Robert Smith Todd (February 25, 1791 – July 17, 1849) was an American lawyer, soldier, banker, businessman and politician. He was the father of First Lady Mary Todd Lincoln.

Robert Smith Todd
Undated daguerreotype of Todd
Member of the Kentucky Senate
for Fayette County
In office
1848–1849
Personal details
Born(1791-02-25)February 25, 1791
Lexington, Kentucky, U.S.
DiedJuly 17, 1849(1849-07-17) (aged 58)
Liberty Heights, Kentucky
Political partyWhig
Spouses
Elizabeth Parker
(m. 1812; died 1825)
Elizabeth Humphreys
(m. 1826)
RelationsJohn Todd (uncle)
Robert Todd (uncle)
Children16, including Mary
Parent(s)Levi Todd
Jane Briggs Todd
Residence578 West Main Street
Alma materTransylvania College

Early life edit

Todd was born on February 25, 1791, in Lexington, a year before Kentucky became a state. He was the third of six sons born to Gen. Levi Todd (1756–1807) and Jane (née Briggs) Todd (1761–1800).[1] A year after his mother's death in 1800, his father remarried to Jane Holmes. Among the eleven children his father had between his two wives, was sister Jane Todd, who married congressman Daniel Breck.[2]
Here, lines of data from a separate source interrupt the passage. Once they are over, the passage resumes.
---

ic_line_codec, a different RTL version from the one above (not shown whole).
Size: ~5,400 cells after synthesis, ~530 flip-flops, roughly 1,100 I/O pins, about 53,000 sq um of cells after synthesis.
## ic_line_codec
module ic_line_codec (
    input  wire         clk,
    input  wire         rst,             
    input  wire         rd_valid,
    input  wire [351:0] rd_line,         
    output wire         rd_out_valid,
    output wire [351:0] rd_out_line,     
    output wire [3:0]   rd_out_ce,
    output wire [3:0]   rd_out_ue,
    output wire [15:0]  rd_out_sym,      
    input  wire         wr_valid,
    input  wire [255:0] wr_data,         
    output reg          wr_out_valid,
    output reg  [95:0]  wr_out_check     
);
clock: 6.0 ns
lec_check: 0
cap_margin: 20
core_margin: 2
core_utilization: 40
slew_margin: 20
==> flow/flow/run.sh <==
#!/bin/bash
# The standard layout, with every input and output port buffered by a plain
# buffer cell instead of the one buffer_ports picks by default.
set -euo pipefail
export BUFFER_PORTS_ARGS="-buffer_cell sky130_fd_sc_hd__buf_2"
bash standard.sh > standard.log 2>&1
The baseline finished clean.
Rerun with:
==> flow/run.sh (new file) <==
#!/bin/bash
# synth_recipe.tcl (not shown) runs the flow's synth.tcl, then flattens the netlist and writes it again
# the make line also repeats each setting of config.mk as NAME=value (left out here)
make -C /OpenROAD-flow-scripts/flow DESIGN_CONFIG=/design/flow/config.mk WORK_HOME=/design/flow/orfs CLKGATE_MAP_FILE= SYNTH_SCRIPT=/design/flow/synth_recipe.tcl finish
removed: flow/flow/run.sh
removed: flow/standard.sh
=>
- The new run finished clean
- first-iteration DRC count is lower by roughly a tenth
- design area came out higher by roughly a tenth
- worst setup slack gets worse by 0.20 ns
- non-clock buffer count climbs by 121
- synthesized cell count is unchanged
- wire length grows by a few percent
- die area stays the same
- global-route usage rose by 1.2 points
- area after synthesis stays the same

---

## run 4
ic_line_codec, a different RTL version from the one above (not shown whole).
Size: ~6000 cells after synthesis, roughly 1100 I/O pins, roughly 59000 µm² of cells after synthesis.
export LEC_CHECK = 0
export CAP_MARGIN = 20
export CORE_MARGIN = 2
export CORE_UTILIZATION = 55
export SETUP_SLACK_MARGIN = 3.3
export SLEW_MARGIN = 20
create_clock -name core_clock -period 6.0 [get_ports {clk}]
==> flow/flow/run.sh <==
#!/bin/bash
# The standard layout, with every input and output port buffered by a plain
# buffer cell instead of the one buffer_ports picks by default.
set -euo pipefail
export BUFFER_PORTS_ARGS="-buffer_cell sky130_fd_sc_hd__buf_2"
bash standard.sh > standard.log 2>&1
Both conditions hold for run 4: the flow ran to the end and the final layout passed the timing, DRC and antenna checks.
This design comes from an exercise in tuning for small area, a short achievable clock period and few clock cycles on the open sky130 flow, not from production work.
Only simulation tests tie the RTL to the original design; equivalence was not proved.

## flow/run.sh

```bash
#!/bin/bash
# synth_recipe.tcl (not shown) runs the flow's synth.tcl, then flattens the netlist and writes it again
# the make line also repeats each setting of config.mk as NAME=value (left out here)
make -C /OpenROAD-flow-scripts/flow DESIGN_CONFIG=/design/flow/config.mk WORK_HOME=/design/flow/orfs CLKGATE_MAP_FILE= SYNTH_SCRIPT=/design/flow/synth_recipe.tcl finish
```

## flow/config.mk

```make
export PLATFORM = sky130hd
export DESIGN_NAME = nib_law
export DESIGN_NICKNAME = nib_law
export VERILOG_FILES = /design/flow/design.v
export SDC_FILE = /design/flow/constraint.sdc
export NUM_CORES = 4
export LEC_CHECK = 0
export CAP_MARGIN = 20
export CORE_MARGIN = 2
export CORE_UTILIZATION = 30
export PLACE_DENSITY = 0.5
export SLEW_MARGIN = 20
```

## flow/constraint.sdc

```tcl
create_clock -name core_clock -period 22.0 [get_ports {clk}]
set_input_delay 4.4000 -clock core_clock [delete_from_list [all_inputs] [get_ports {clk}]]
set_output_delay 4.4000 -clock core_clock [all_outputs]
set_load 0.01 [all_outputs]
```
Context: an optimization exercise on an open-source flow, tuned for small area, a short achievable clock period and few clock cycles. The choices shown serve that exercise and are no tape-out recipe. Only simulation tests tie the RTL to the original design; equivalence was not proved. No activity file was given, so power comes from the tool's default toggle rates.

==> flow/design.v (outline; a module is shown in full before it is edited, if it fits) <==
// module lc_decoder: 1949 lines
module lc_decoder (
    input  wire         clk,
    input  wire         rst,         
    input  wire         in_valid,
    output wire         in_ready,
    input  wire [39:0]  in_beat,     
    input  wire [36:0]  in_dda,      
    output reg          out_valid,
    output reg  [2:0]   out_status,
    output reg  [3:0]   out_dev,
    output wire [511:0] out_data
);
  // ...
==> flow/run.sh <==
#!/bin/bash
# synth_recipe.tcl (not shown) runs the flow's synth.tcl, then flattens the netlist and writes it again
# the make line also repeats each setting of config.mk as NAME=value (left out here)
make -C /OpenROAD-flow-scripts/flow DESIGN_CONFIG=/design/flow/config.mk WORK_HOME=/design/flow/orfs CLKGATE_MAP_FILE= SYNTH_SCRIPT=/design/flow/synth_recipe.tcl finish
==> flow/config.mk <==
export PLATFORM = sky130hd
export DESIGN_NAME = lc_decoder
export DESIGN_NICKNAME = lc_decoder
export VERILOG_FILES = /design/flow/design.v
export SDC_FILE = /design/flow/constraint.sdc
export NUM_CORES = 8
export LEC_CHECK = 0
export CAP_MARGIN = 20
export CORE_MARGIN = 2
export CORE_UTILIZATION = 55
export PLACE_DENSITY = 0.65
export SLEW_MARGIN = 20
==> flow/constraint.sdc <==
create_clock -name core_clock -period 10.0 [get_ports {clk}]
set_input_delay 2.0000 -clock core_clock [delete_from_list [all_inputs] [get_ports {clk}]]
set_output_delay 2.0000 -clock core_clock [all_outputs]
set_load 0.01 [all_outputs]
This is an optimization exercise on Yosys and OpenROAD, whose aim is small area, a short achievable clock period and few clock cycles per item, not a production implementation. The RTL was checked by simulation tests, not by an equivalence proof against the original design. Power is estimated from default activity; no workload was simulated.

## srv_loop_block
module srv_loop_block (
    input  wire        clk,
    input  wire        rst,           
    input  wire        wr_en,
    input  wire [7:0]  wr_addr,
    input  wire [31:0] wr_data,
    input  wire        run_valid,
    output wire        run_ready,
    input  wire        run_close,     
    input  wire [15:0] run_m,         
    input  wire [15:0] run_now,       
    input  wire [15:0] run_ff,        
    input  wire [15:0] run_openval,   
    output reg         done,
    output reg  [15:0] y,
    output reg  [15:0] v,
    output wire [31:0] i_out,
    output wire        iclamp,
    output reg         aw,
    output reg         esign          
);
For scale: about 2,400 flip-flops, ~180 I/O pins, about 200,000 sq um of cells after synthesis.
Settings: LEC_CHECK=0, ABC_AREA=1, CAP_MARGIN=20, CORE_MARGIN=2, CORE_UTILIZATION=40, PLACE_DENSITY=0.6, SETUP_SLACK_MARGIN=5, SLEW_MARGIN=20; clock period 14.0 ns.
run.sh (not shown) runs the stock make flow with config.mk's settings and CLKGATE_MAP_FILE= SYNTH_SCRIPT=/design/flow/synth_recipe.tcl, a recipe that flattens the netlist after the stock synthesis.
The first run went through all stages and came out clean.
Testbench counts at the start, summed over its fixed seeds: cycles 7,125, runs 1,920.
==> next run, changes <==
--- a/flow/design.v
+++ b/flow/design.v
@@ -8,20 +8,20 @@
     output wire        run_ready,
     input  wire        run_close,     
     input  wire [15:0] run_m,         
     input  wire [15:0] run_now,       
     input  wire [15:0] run_ff,        
     input  wire [15:0] run_openval,   
     output reg         done,
     output reg  [15:0] y,
     output reg  [15:0] v,
-    output wire [31:0] i_out,
-    output wire        iclamp,
+    output reg  [31:0] i_out,
+    output reg         iclamp,
     output reg         aw,
     output reg         esign          
 );
     function signed [15:0] sat16;
         input signed [24:0] a;
         begin
             if (a > 25'sd32767)
                 sat16 = 16'sh7fff;
             else if (a < -25'sd32768)
@@ -88,18 +88,20 @@
     reg        [1:0]  c_last;
     reg signed [15:0] c_x  [0:1];
     reg signed [15:0] c_ff [0:1];
     reg signed [32:0] c_iv [0:1];
     reg        [1:0]  c_ez, c_en, c_close;
     reg        [39:0] p_ra [0:1];   
     reg        [39:0] p_rb [0:1];
     reg signed [18:0] b0_r [0:1];   
     reg        [1:0]  sh_r [0:1];
+    reg signed [15:0] x1_r [0:1];   
+    reg signed [15:0] y1_r [0:1];
     reg               vo1;
     reg signed [15:0] o_up, o_ff;
     reg signed [32:0] o_iv;
     reg               o_ez, o_en, o_close;
     reg               vo2;
     reg signed [16:0] q_upff;
     reg signed [16:0] q_ui;
     reg signed [31:0] q_i;
     reg               q_ic, q_cact, q_cneg, q_close, q_keep;
@@ -287,47 +289,45 @@
     wire signed [15:0] v_new = sat16({{7{vsum[17]}}, vsum});
     wire signed [15:0] y_new = (v_new < limit_lo) ? ((limit_lo > limit_hi) ? limit_hi : limit_lo)
                                                   : ((v_new > limit_hi) ? limit_hi : v_new);
     wire        lim_act = (y_new != v_new);
     wire        lim_neg = (v_new < y_new);
     wire        dir_neg = lim_act ? lim_neg : q_cneg;
     wire        aw_set  = lim_act | q_cact;
     wire        aw_nxt  = aw_set ? 1'b1 : (q_close ? 1'b0 : q_keep);
     wire        es_nxt  = aw_set ? (dir_neg ^ gain[15]) : esign_r;
-    assign i_out  = q_i;
-    assign iclamp = q_ic;
     wire signed [16:0] err_diff = $signed({run_now[15], run_now}) - $signed({run_m[15], run_m});
     reg [9:0] wsec;
     integer k;
     always @* begin
         for (k = 0; k < 10; k = k + 1)
             wsec[k] = wapply && (wa[5:2] == ((k < 4) ? (4'h8 + k) : (4'h2 + k - 4)));
     end
     wire [9:0] we0 = wsec & {10{wa[1:0] == 2'd0}};
     wire [9:0] we1 = wsec & {10{wa[1:0] == 2'd1}};
     wire [9:0] we2 = wsec & {10{wa[1:0] == 2'd2}};
     wire       zero_all = g_out && g_close;      
     wire [9:0] upd0 = cv[0] ? c_oh[0] : 10'd0;
     wire [9:0] upd1 = cv[1] ? c_oh[1] : 10'd0;
     always @(posedge clk) begin
         for (k = 0; k < 10; k = k + 1) begin
             if (we0[k]) begin cb0[k] <= wd[15:0]; cb1[k] <= wd[31:16]; end
             if (we1[k]) begin cb2[k] <= wd[15:0]; ca1[k] <= wd[31:16]; end
             if (we2[k]) begin ca2[k] <= wd[15:0]; csh[k] <= wd[17:16]; end
-            if (upd0[k] || upd1[k]) begin
-                sx2[k] <= zst[k] ? 16'sd0 : sx1[k];
-                sy2[k] <= zst[k] ? 16'sd0 : sy1[k];
-            end
             if (upd0[k]) begin
+                sx2[k] <= x1_r[0];
                 sx1[k] <= c_x[0];
+                sy2[k] <= y1_r[0];
                 sy1[k] <= c0_y;
             end else if (upd1[k]) begin
+                sx2[k] <= x1_r[1];
                 sx1[k] <= c_x[1];
+                sy2[k] <= y1_r[1];
                 sy1[k] <= c1_y;
             end
         end
     end
     always @(posedge clk) begin
         if (rst) begin
             gain <= 16'sd0; gshift <= 2'd0; ki <= 16'sd0; ki_shift <= 4'd0;
             iclamp_lim <= 15'd0; limit_lo <= 16'sd0; limit_hi <= 16'sd0;
             nn <= 3'd0; nb <= 3'd0;
@@ -419,22 +419,26 @@
             g_c  <= 15'd16383;
             g_ph <= 2'd1;
         end else if (vg && g_ph == 2'd1) begin
             g_x0 <= gx0;
             g_iv <= g_ivn;
             g_ph <= 2'd2;
         end
         p_ra[0] <= (take0 && g_close) ? 40'd0 : pc0_a;
         p_rb[0] <= (take0 && g_close) ? 40'd0 : pc0_b;
+        x1_r[0] <= (take0 && g_close) ? 16'sd0 : m0_x1;
+        y1_r[0] <= (take0 && g_close) ? 16'sd0 : m0_y1;
         b0_r[0] <= m0_b0 <<< m0_sh;
         sh_r[0] <= m0_sh;
         p_ra[1] <= (take1 && g_close) ? 40'd0 : pc1_a;
         p_rb[1] <= (take1 && g_close) ? 40'd0 : pc1_b;
+        x1_r[1] <= (take1 && g_close) ? 16'sd0 : m1_x1;
+        y1_r[1] <= (take1 && g_close) ? 16'sd0 : m1_y1;
         b0_r[1] <= m1_b0 <<< m1_sh;
         sh_r[1] <= m1_sh;
         if (take0) lead <= lbusy[1];
         if (take1) lead <= !lbusy[0];
         if (cv[0] && !c_last[0])
             c_x[0] <= c0_y;
         if (take0) begin
             c_x[0]     <= gx0;
             c_ff[0]    <= g_ff;
@@ -495,18 +499,20 @@
             q_i     <= i_new;
             q_ic    <= i_ic;
             q_cact  <= i_over | i_under;
             q_cneg  <= i_under;
             q_close <= o_close;
             q_keep  <= aw_keep;
         end
         y      <= y_new;
         v      <= v_new;
+        i_out  <= q_i;
+        iclamp <= q_ic;
         aw     <= aw_nxt;
         esign  <= es_nxt;
     end
 endmodule
 module slb_mac_chain (
     input  wire [18:0] a,
     input  wire [15:0] x,
     input  wire [39:0] pa,
     input  wire [39:0] pb,
Result: Global-route usage went up by 0.83 points; critical path depth rises by 5; die area increases by about 1.3%; power went down by about 6%; worst setup slack gets worse by 0.092 ns; combinational power went down by 9.6%; core utilization stays flat.
Testbench counts after the change, summed over its fixed seeds: cycles 7,125, runs 1,920.

==> afterwards: timing with drivers on the ports <==
How much do the figures lean on ideal ports? The routed layouts below were timed once more, with nothing changed but the port constraints.
Step 1 assumes that a clkbuf_16 drives the clock port and a buf_2 every other input.
Step 2 adds t to the input delays and takes it off the output delays; t is the mean of the earliest and latest rising clock arrival at the registers after step 1. Input paths then give back, and output paths get back, about the clock's delay inside the block.
Slacks: no drivers / after step 1 / after step 2; pairs: no drivers / after step 1.
run | t (ns) | slack for setup (ns) | hold slack, ns | slew at the worst register clock pin (ns) | worst slew at a driven data input, ns
the first run | 1.098 | 4.993 / 4.993 / 4.993 | 0.405 / 0.405 / 0.405 | 0.07 / 0.07 | 0.11
the second run | 1.080 | 4.901 / 4.901 / 4.901 | 0.319 / 0.319 / 0.319 | 0.07 / 0.07 | 0.10
After both steps every run listed still meets setup and hold.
A source of much family pride, his father fought in the American Revolutionary War under the command of Brigadier General George Rogers Clark. After the War, his father and his uncles, John and Robert Todd, helped found present-day Lexington and became leading landowners and prominent statesmen in the state of Kentucky prior to its admission into the United States in 1792. Through his brother, Dr. John Todd, he was the uncle of U.S. Representative and Union General John Blair Smith Todd.[3]

When only fourteen years old, Todd began attending Transylvania College in Lexington, graduating four years later when he was eighteen.[1]

Career edit

Todd studied law, first by apprenticing in the office of Thomas Bodley, the clerk of Fayette County (and a cousin by marriage of his first wife, Eliza), and second with prominent jurist George Bibb, the chief justice of the Kentucky Court of Appeals (later a U.S. Senator and U.S. Secretary of the Treasury in the 1840s).[1] He was admitted to the bar on September 28, 1811, however, Todd never practiced, instead, choosing to go into business.[1]

Military service edit

Even before what became known as the War of 1812 started, Todd was active in a militia company that eventually merged into the Lexington light artillery of the 5th Kentucky Regiment. In the winter of 1811 to 1812, he asked to be recommended for a commission from Senator Henry Clay through Parker family members.[1]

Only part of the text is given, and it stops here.